“Done. But if there’s something. Anything, call me.”
“I’ll be fine. Thank you. Love you.”
“Love you too. I have to go,” he says, drifting further away into a world we share, but while it just casts a shadow over me, it envelops him.
Packing a bag, I take my laptop with me as stealthily as I can. There are some alternative teaching techniques I would like to dive deeper into, but Evie notices me.
“You’re incorrigible. Those kids can call themselves lucky to have you.”
If I will ever be able to.
Sadness from not having the final say in my life weighs on my chest, caving my heart in.
Every time I talk to Dario, I fear this is the time he’s going to tell me I am getting married. While my sister vehemently objects to using women to seal deals, I have accepted my fate. She fought her entire life only to end up married to the boss. If that isn’t ironic, I don’t know what it is.
I just hope my willingness to cooperate will give me what I wish so badly, to become a preschool teacher.

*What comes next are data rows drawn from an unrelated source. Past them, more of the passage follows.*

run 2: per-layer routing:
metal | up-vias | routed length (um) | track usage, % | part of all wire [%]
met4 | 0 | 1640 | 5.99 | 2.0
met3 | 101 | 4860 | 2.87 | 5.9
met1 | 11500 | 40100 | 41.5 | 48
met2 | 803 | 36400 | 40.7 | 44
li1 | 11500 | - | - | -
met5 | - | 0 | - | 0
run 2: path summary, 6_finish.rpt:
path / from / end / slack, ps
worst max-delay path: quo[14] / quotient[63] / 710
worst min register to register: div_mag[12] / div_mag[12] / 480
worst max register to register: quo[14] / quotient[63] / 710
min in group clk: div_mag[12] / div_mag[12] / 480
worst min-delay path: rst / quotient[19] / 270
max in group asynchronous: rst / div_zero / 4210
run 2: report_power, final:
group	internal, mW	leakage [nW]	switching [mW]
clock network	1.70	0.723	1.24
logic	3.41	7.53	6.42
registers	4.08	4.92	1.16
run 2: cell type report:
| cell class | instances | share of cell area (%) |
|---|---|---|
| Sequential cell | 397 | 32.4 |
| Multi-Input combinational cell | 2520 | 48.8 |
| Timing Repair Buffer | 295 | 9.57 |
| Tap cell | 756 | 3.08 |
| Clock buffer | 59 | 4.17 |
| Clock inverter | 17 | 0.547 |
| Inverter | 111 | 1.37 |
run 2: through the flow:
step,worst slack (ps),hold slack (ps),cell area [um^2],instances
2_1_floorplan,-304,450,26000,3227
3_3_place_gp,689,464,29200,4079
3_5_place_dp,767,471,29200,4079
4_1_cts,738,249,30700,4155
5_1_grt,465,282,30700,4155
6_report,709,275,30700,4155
### src/rtl/serial_word_loader.sv
// serial_word_loader
//   Serial-to-parallel front end for a generic n-bit register. Bits arrive
//   MSB first on sdata, qualified by the sbit strobe. Once a complete word
//   has been received, control pulses for one cycle so the downstream
//   register captures d. At every other time the register holds its value.
//
//   Optional feature: define SERIAL_WORD_LOADER_PARITY_EN to expect one
//   even-parity bit after the n data bits. A matching parity bit loads the
//   word. A mismatch pulses parErr and drops the frame. When the macro is
//   undefined, parErr is tied low.
//
// Ports
//   clk      in   system clock, rising edge
//   resetn   in   asynchronous active-low reset
//   start    in   begin a frame (sampled only when idle)
//   abort    in   drop the current frame (SHIFT/PARITY only, beats sbit)
//   sbit     in   bit strobe, sdata valid when high
//   sdata    in   serial data, MSB first
//   d        out  assembled word -> register d
//   control  out  one-cycle load pulse -> register control
//   busy     out  high whenever not idle
//   parErr   out  one-cycle parity failure pulse
//
// state  | meaning
// -------+---------------------------------------------------------------
// IDLE   | waiting for start; d keeps the last word
// SHIFT  | shifting in data bits on each strobe
// PARITY | waiting for the even-parity bit (parity build only)
// LOAD   | control high for this one cycle, then back to IDLE

module serial_word_loader #(
    parameter int n = 16
) (
    input  logic         clk,
    input  logic         resetn,
    input  logic         start,
    input  logic         abort,
    input  logic         sbit,
    input  logic         sdata,
    output logic [n-1:0] d,
    output logic         control,
    output logic         busy,
    output logic         parErr
);

    localparam int CW = $clog2(n + 1);
    localparam logic [CW-1:0] LAST_BIT = CW'(n - 1);

    typedef enum logic [1:0] {
        ST_IDLE   = 2'd0,
        ST_SHIFT  = 2'd1,
        ST_LOAD   = 2'd3
`ifdef SERIAL_WORD_LOADER_PARITY_EN
        ,
        ST_PARITY = 2'd2
`endif
    } state_t;

    state_t        state_q, state_d;
    logic [n-1:0]  d_q, d_d;
    logic [CW-1:0] cnt_q, cnt_d;
`ifdef SERIAL_WORD_LOADER_PARITY_EN
    logic          parerr_q, parerr_d;
`endif

    always_comb begin
        state_d = state_q;
        d_d     = d_q;
        cnt_d   = cnt_q;
`ifdef SERIAL_WORD_LOADER_PARITY_EN
        parerr_d = 1'b0;
`endif
        case (state_q)
            ST_IDLE: begin
                // Strobes are ignored here, even one coincident with start.
                if (start) begin
                    state_d = ST_SHIFT;
                    cnt_d   = '0;
                end
            end
            ST_SHIFT: begin
                if (abort) begin
                    state_d = ST_IDLE;
                end else if (sbit) begin
                    d_d   = {d_q[n-2:0], sdata};
                    cnt_d = cnt_q + CW'(1);
                    if (cnt_q == LAST_BIT) begin
`ifdef SERIAL_WORD_LOADER_PARITY_EN
                        state_d = ST_PARITY;
`else
                        state_d = ST_LOAD;
`endif
                    end
                end
            end
`ifdef SERIAL_WORD_LOADER_PARITY_EN
            ST_PARITY: begin
                if (abort) begin
                    state_d = ST_IDLE;
                end else if (sbit) begin
                    // Even parity: the parity bit equals the XOR of the data.
                    if (sdata == ^d_q) begin
                        state_d = ST_LOAD;
                    end else begin
                        state_d  = ST_IDLE;
                        parerr_d = 1'b1;
                    end
                end
            end
`endif
            ST_LOAD: begin
                state_d = ST_IDLE;
            end
            default: begin
                state_d = ST_IDLE;
            end
        endcase
    end

    always_ff @(posedge clk or negedge resetn) begin
        if (!resetn) begin
            state_q  <= ST_IDLE;
            d_q      <= '0;
            cnt_q    <= '0;
`ifdef SERIAL_WORD_LOADER_PARITY_EN
            parerr_q <= 1'b0;
`endif
        end else begin
            state_q  <= state_d;
            d_q      <= d_d;
            cnt_q    <= cnt_d;
`ifdef SERIAL_WORD_LOADER_PARITY_EN
            parerr_q <= parerr_d;
`endif
        end
    end

    assign d       = d_q;
    assign control = (state_q == ST_LOAD);
    assign busy    = (state_q != ST_IDLE);
`ifdef SERIAL_WORD_LOADER_PARITY_EN
    assign parErr  = parerr_q;
`else
    assign parErr  = 1'b0;
`endif

endmodule
[src/rtl/div_seq.sv]
// Multi-cycle DIV/DIVU sequencer for the EX stage: stalls the pipe, then presents {HI, LO}.
module div_seq
  import div_seq_pkg::*;
#(
  parameter int unsigned WIDTH = 32,
  parameter int unsigned CNT_W = 6
) (
  input  logic               clk,
  input  logic               rst,
  input  logic               div_start,
  input  logic               div_signed,
  input  logic               annul,
  input  logic [WIDTH-1:0]   opa,
  input  logic [WIDTH-1:0]   opb,
  output logic               ready,
  output logic [2*WIDTH-1:0] result,
  output logic               stall_req
);

  div_state_e       state;
  logic [CNT_W-1:0] cnt;
  logic [WIDTH-1:0] rem;
  logic [WIDTH-1:0] quo;
  logic [WIDTH-1:0] divisor;
  logic             sign_a;
  logic             sign_b;
  logic             sgn_op;

  logic [WIDTH-1:0] abs_a;
  logic [WIDTH-1:0] abs_b;
  logic [WIDTH-1:0] step_rem;
  logic             step_q;
  logic [WIDTH-1:0] quo_next;
  logic [WIDTH-1:0] fix_quo;
  logic [WIDTH-1:0] fix_rem;
  logic             last_iter;

  div_step #(.WIDTH(WIDTH)) u_step (
    .rem      (rem),
    .quo_msb  (quo[WIDTH-1]),
    .divisor  (divisor),
    .rem_next (step_rem),
    .q_bit    (step_q)
  );

  always_comb begin
    abs_a     = (div_signed && opa[WIDTH-1]) ? -opa : opa;
    abs_b     = (div_signed && opb[WIDTH-1]) ? -opb : opb;
    quo_next  = {quo[WIDTH-2:0], step_q};
    fix_quo   = (sgn_op && (sign_a ^ sign_b)) ? -quo_next : quo_next;
    fix_rem   = (sgn_op && sign_a) ? -step_rem : step_rem;
    last_iter = (cnt == CNT_W'(WIDTH - 1));
  end

  // Gated by rst so the stall drops the moment reset asserts, even with div_start still high.
  assign stall_req = rst & div_start & ~ready & ~annul;

  always_ff @(posedge clk or negedge rst) begin
    if (!rst) begin
      state   <= DIV_IDLE;
      cnt     <= '0;
      rem     <= '0;
      quo     <= '0;
      divisor <= '0;
      sign_a  <= 1'b0;
      sign_b  <= 1'b0;
      sgn_op  <= 1'b0;
      ready   <= DIV_RESULT_NOT_READY;
      result  <= '0;
    end else if (annul && state != DIV_IDLE) begin
      state <= DIV_IDLE;
      ready <= DIV_RESULT_NOT_READY;
    end else begin
      case (state)
        DIV_IDLE: begin
          if (div_start == DIV_START && !annul) begin
            if (opb == '0) begin
              state <= DIV_ZERO;
            end else begin
              state   <= DIV_BUSY;
              quo     <= abs_a;
              divisor <= abs_b;
              sign_a  <= opa[WIDTH-1];
              sign_b  <= opb[WIDTH-1];
              sgn_op  <= div_signed;
              cnt     <= '0;
              rem     <= '0;
            end
          end
        end
        DIV_ZERO: begin
          result <= '0;
          ready  <= DIV_RESULT_READY;
          state  <= DIV_DONE;
        end
        DIV_BUSY: begin
          rem <= step_rem;
          quo <= quo_next;
          cnt <= cnt + CNT_W'(1);
          if (last_iter) begin
            state  <= DIV_DONE;
            ready  <= DIV_RESULT_READY;
            result <= {fix_rem, fix_quo};
          end
        end
        DIV_DONE: begin
          if (div_start == DIV_STOP) begin
            state <= DIV_IDLE;
            ready <= DIV_RESULT_NOT_READY;
          end
        end
        default: state <= DIV_IDLE;
      endcase
    end
  end

endmodule
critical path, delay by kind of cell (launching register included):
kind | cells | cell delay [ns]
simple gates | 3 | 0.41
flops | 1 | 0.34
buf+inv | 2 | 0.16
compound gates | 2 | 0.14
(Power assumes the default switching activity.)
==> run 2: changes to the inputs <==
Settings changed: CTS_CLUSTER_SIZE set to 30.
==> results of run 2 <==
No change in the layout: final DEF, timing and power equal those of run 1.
**src/rtl/uart_rx_sampler_mv.sv**
```systemverilog
// Majority-vote bit sampler for a UART receiver: optional RX_IN synchroniser,
// a 1/3/5-vote window centred on Prescale/2, and a registered decision strobe.
module uart_rx_sampler_mv #(
  parameter int WIDTH       = 6,
  parameter int SYNC_STAGES = 2
) (
  input  logic             clk,
  input  logic             RST,
  input  logic             RX_IN,
  input  logic [WIDTH-1:0] Prescale,
  input  logic [2:0]       samp_num,
  input  logic             dat_samp_en,
  input  logic [WIDTH-1:0] edge_cnt,
  output logic             sampled_bit,
  output logic             sample_valid,
  output logic             noise_err
);

  localparam int XW = WIDTH + 1;

  logic rx_s;

  generate
    if (SYNC_STAGES == 0) begin : g_nosync
      assign rx_s = RX_IN;
    end else begin : g_sync
      logic [SYNC_STAGES-1:0] sync_r;

      // Synchroniser chain, preset to the idle-high line level.
      always_ff @(posedge clk or negedge RST) begin
        if (!RST) begin
          sync_r <= '1;
        end else begin
          sync_r[0] <= RX_IN;
          for (int i = 1; i < SYNC_STAGES; i++) begin
            sync_r[i] <= sync_r[i-1];
          end
        end
      end

      assign rx_s = sync_r[SYNC_STAGES-1];
    end
  endgenerate

  logic [2:0]    n_eff_s;
  logic [2:0]    half_s;
  logic [XW-1:0] mid_s;
  logic [XW-1:0] lo_s;
  logic [XW-1:0] hi_s;
  logic [XW-1:0] dec_s;
  logic [XW-1:0] edge_x_s;
  logic          in_win_s;
  logic          at_dec_s;

  // Window geometry, all in WIDTH+1 bits so dec cannot wrap to zero.
  always_comb begin
    case (samp_num)
      3'd1:    n_eff_s = 3'd1;
      3'd3:    n_eff_s = 3'd3;
      3'd5:    n_eff_s = 3'd5;
      default: n_eff_s = 3'd3;
    endcase
    half_s   = (n_eff_s - 3'd1) >> 1;
    mid_s    = {1'b0, Prescale} >> 1;
    lo_s     = mid_s - XW'(half_s);
    hi_s     = mid_s + XW'(half_s);
    dec_s    = hi_s + XW'(1);
    edge_x_s = {1'b0, edge_cnt};
    in_win_s = (edge_x_s >= lo_s) && (edge_x_s <= hi_s);
    at_dec_s = (edge_x_s == dec_s);
  end

  logic [2:0] ones_r;
  logic [2:0] votes_r;
  logic       hold_r;
  logic [2:0] ones_nxt_s;
  logic [2:0] votes_nxt_s;
  logic       hold_nxt_s;
  logic       bit_nxt_s;
  logic       nerr_nxt_s;
  logic       valid_nxt_s;

  // Vote accumulation and the decision, with a hold flag so a parked dec fires once.
  always_comb begin
    ones_nxt_s  = ones_r;
    votes_nxt_s = votes_r;
    hold_nxt_s  = hold_r;
    bit_nxt_s   = sampled_bit;
    nerr_nxt_s  = noise_err;
    valid_nxt_s = 1'b0;
    if (!dat_samp_en) begin
      ones_nxt_s  = 3'd0;
      votes_nxt_s = 3'd0;
      hold_nxt_s  = 1'b0;
    end else if (at_dec_s) begin
      ones_nxt_s  = 3'd0;
      votes_nxt_s = 3'd0;
      if (!hold_r) begin
        bit_nxt_s   = ({ones_r, 1'b0} > {1'b0, n_eff_s});
        nerr_nxt_s  = ((ones_r != 3'd0) && (ones_r != n_eff_s)) || (votes_r != n_eff_s);
        valid_nxt_s = 1'b1;
        hold_nxt_s  = 1'b1;
      end else begin
        hold_nxt_s  = 1'b1;
      end
    end else if (in_win_s) begin
      ones_nxt_s  = (ones_r == 3'd7) ? ones_r : ones_r + {2'b00, rx_s};
      votes_nxt_s = (votes_r == 3'd7) ? votes_r : votes_r + 3'd1;
      hold_nxt_s  = 1'b0;
    end else begin
      ones_nxt_s  = 3'd0;
      votes_nxt_s = 3'd0;
      hold_nxt_s  = 1'b0;
    end
  end

  // State and registered outputs.
  always_ff @(posedge clk or negedge RST) begin
    if (!RST) begin
      ones_r       <= 3'd0;
      votes_r      <= 3'd0;
      hold_r       <= 1'b0;
      sampled_bit  <= 1'b0;
      noise_err    <= 1'b0;
      sample_valid <= 1'b0;
    end else begin
      ones_r       <= ones_nxt_s;
      votes_r      <= votes_nxt_s;
      hold_r       <= hold_nxt_s;
      sampled_bit  <= bit_nxt_s;
      noise_err    <= nerr_nxt_s;
      sample_valid <= valid_nxt_s;
    end
  end

endmodule

```
**src/rtl/cond_logic.sv**
```systemverilog
// cond_logic: ARMv4 condition evaluation, NZCV flag register and write-strobe gating.
module cond_logic #(
  parameter logic [3:0] FLAGS_RESET = 4'b0000
) (
  input  logic       clk,
  input  logic       reset,
  input  logic [3:0] Cond,
  input  logic [3:0] ALUFlags,
  input  logic [1:0] FlagW,
  input  logic       PCS,
  input  logic       RegW,
  input  logic       MemW,
  input  logic       NoWrite,
  output logic       PCSrc,
  output logic       RegWrite,
  output logic       MemWrite,
  output logic       CondEx,
  output logic [3:0] Flags
);
  logic n, z, c, v, base;
  assign {n, z, c, v} = Flags;
  // Odd codes are the negation of the even code below them; 1111 is the squashing inverse of AL.
  always_comb begin
    case (Cond[3:1])
      3'd0:    base = z;
      3'd1:    base = c;
      3'd2:    base = n;
      3'd3:    base = v;
      3'd4:    base = c & !z;
      3'd5:    base = n == v;
      3'd6:    base = !z & (n == v);
      default: base = 1'b1;
    endcase
    CondEx = base ^ Cond[0];
  end
  assign PCSrc    = PCS & CondEx;
  assign RegWrite = RegW & CondEx & !NoWrite;
  assign MemWrite = MemW & CondEx;
  always_ff @(posedge clk) begin
    if (reset) Flags <= FLAGS_RESET;
    else begin
      if (FlagW[1] & CondEx) Flags[3:2] <= ALUFlags[3:2];
      if (FlagW[0] & CondEx) Flags[1:0] <= ALUFlags[1:0];
    end
  end
endmodule

```
**config.mk**
```make
export PLATFORM = sky130hd
export DESIGN_NAME = cond_logic
export DESIGN_NICKNAME = d
export VERILOG_FILES = /design/src/rtl/cond_logic.sv
export SDC_FILE = /design/constraint.sdc
export NUM_CORES = 1
export LEC_CHECK = 0
export ABC_AREA = 1
export ABC_CLOCK_PERIOD_IN_PS = 1100
export BUFFER_PORTS_ARGS = -buffer_cell sky130_fd_sc_hd__buf_2
export CELL_PAD_IN_SITES_DETAIL_PLACEMENT = 0
export CELL_PAD_IN_SITES_GLOBAL_PLACEMENT = 1
export CORE_MARGIN = 4
export CORE_UTILIZATION = 22
export CTS_CLUSTER_DIAMETER = 40
export DETAILED_ROUTE_END_ITERATION = 10
export GPL_ROUTABILITY_DRIVEN = 0
export HOLD_SLACK_MARGIN = 0.03
export PLACE_DENSITY_LB_ADDON = 0.3
export SETUP_SLACK_MARGIN = 0.5
export SLEW_MARGIN = 20
export SYNTH_ARGS = -nofsm -noshare
export SYNTH_HDL_FRONTEND = slang
export SYNTH_SLANG_ARGS = --single-unit
```
**constraint.sdc**
```tcl
create_clock -name clk -period 1.1 [get_ports clk]
set_input_delay 0.055 -clock clk [delete_from_list [all_inputs] [get_ports clk]]
set_output_delay 0.055 -clock clk [all_outputs]
set_load 0.01 [all_outputs]
```
==> results of run 1 <==
critical path, cell delays in order, from the launching register on:
cell and delay, ps:
dfxtp_4 340, nand2_1 50, nand2_1 60, a21oi_2 120, nand2_1 70, nand2_2 90, nand2_2 70, nand2_4 80
nand2_4 60, inv_4 60, nand2_4 40, nor2_4 90, buf_6 100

It’s not the first time I’ve asked a favor of Dario. The two guards will ignore my absence. I don’t know what I would do without him. He’s not husband material, but we’d make it work. I’d close my eyes to his escapades; he’d let me pursue my dream. We love each other. I am afraid he will have to marry my ass now after my idiocy.
Tristan slips once again through the walls I try to erect. Once I forget about him, I will continue my life without being constantly assaulted by what-ifs.
I get behind the wheel of Evie’s car, maneuvering it out of the parking lot and driving for the next two hours. Music floats around, something deep and soulful, because nothing helps in moving on from someone like love songs.
Alone, I give in to my weakness, a few tears rolling down my cheeks. That night plays on repeat in my brain, a broken record capturing every moment. Longing spreads through my insides, missing how good he made me feel. How free I was with him.
A marvelous dream I had to bury.
After the intense night, I fell asleep immediately but woke up in the middle of the night. I shot up in bed and freaked out, realizing what I had done, what had happened. Careful not to wake him up, I gathered my things and tiptoed out, peering one more time at him over my shoulder. He had such a pull on me, the moon to my tide, something I wasn’t supposed to fight but embrace.
I met Evie just in time to get into the car that waited for us—courtesy of her man.
I wonder if Tristan thinks about me from time to time—if I even cross his mind. My heart clenches just thinking I was someone he quickly forgot. Why wouldn’t he? I was a virgin, and I am sure he has a line of women to pick from.
He just oozes potent, seductive energy—dangerous, manly.
Why are we women suckers for men we shouldn’t want? We know nothing good will come from giving in to temptation, yet danger draws us in like the quintessential lover.
While I wanted to ignore the darkness, I sensed its vivid, seductive presence, my instinct nurtured from living among the men in my world buzzing in silent alarm.
I shake my head, willing it to stop causing me grief. I need a damn break, or I’ll go mad. Although that would be more merciful than the future that awaits me.
My sister had been long married and had a kid by my age.
My time is coming, and there is nothing I can do to change that.
Rolling the window down, the salty breeze tickles my nose as I drive down the coast. Following the navigation, I drive for long minutes down a road that brings me straight to a white house with a gray roof on top of a hill, looking like it reigns over the green and sandy landscape. Behind it, the ocean blends with the horizon.
The dreamy scenery captivates me, and I stumble out of the car. It’s the perfect place to recharge, away from civilization. I wonder, and not for the first time, who Evie’s brother is. This enigmatic man stays in the shadows, but still makes sure Evie is taken care of.
Grabbing my small suitcase from the trunk, I approach the entrance and slide the key into the lock. The wooden door opens with a light creak, causing a tremor to rock me—a thief afraid to be caught.I am allowed to be here,I remind myself to soothe my nerves. Still, it feels like I am trespassing. I should get in the car and leave.
If he’s like I assume he is, he doesn’t like uninvited guests, but something pushes me. Curiosity to learn more about him and to better understand my best friend. The door clicks shut behind me, sounding like something final that has me gulping.
As the sun sets, it streams through the large French windows, dancing on the polished floors in a colorful game of hide-and-seek.
I discover no pictures as I walk through the open living room and the stocked kitchen. Walking into another room, I freeze, realizing it’s a home office done in deep brown tones and goldenhues. By the window, two armchairs flank a small coffee table where a chessboard lies, the two king pieces staring each other down in the middle.
It carries a somber note as I approach the mahogany desk with a globe in the corner. I trace my finger along the smooth surface, huffing. Men want nothing less than to conquer the world.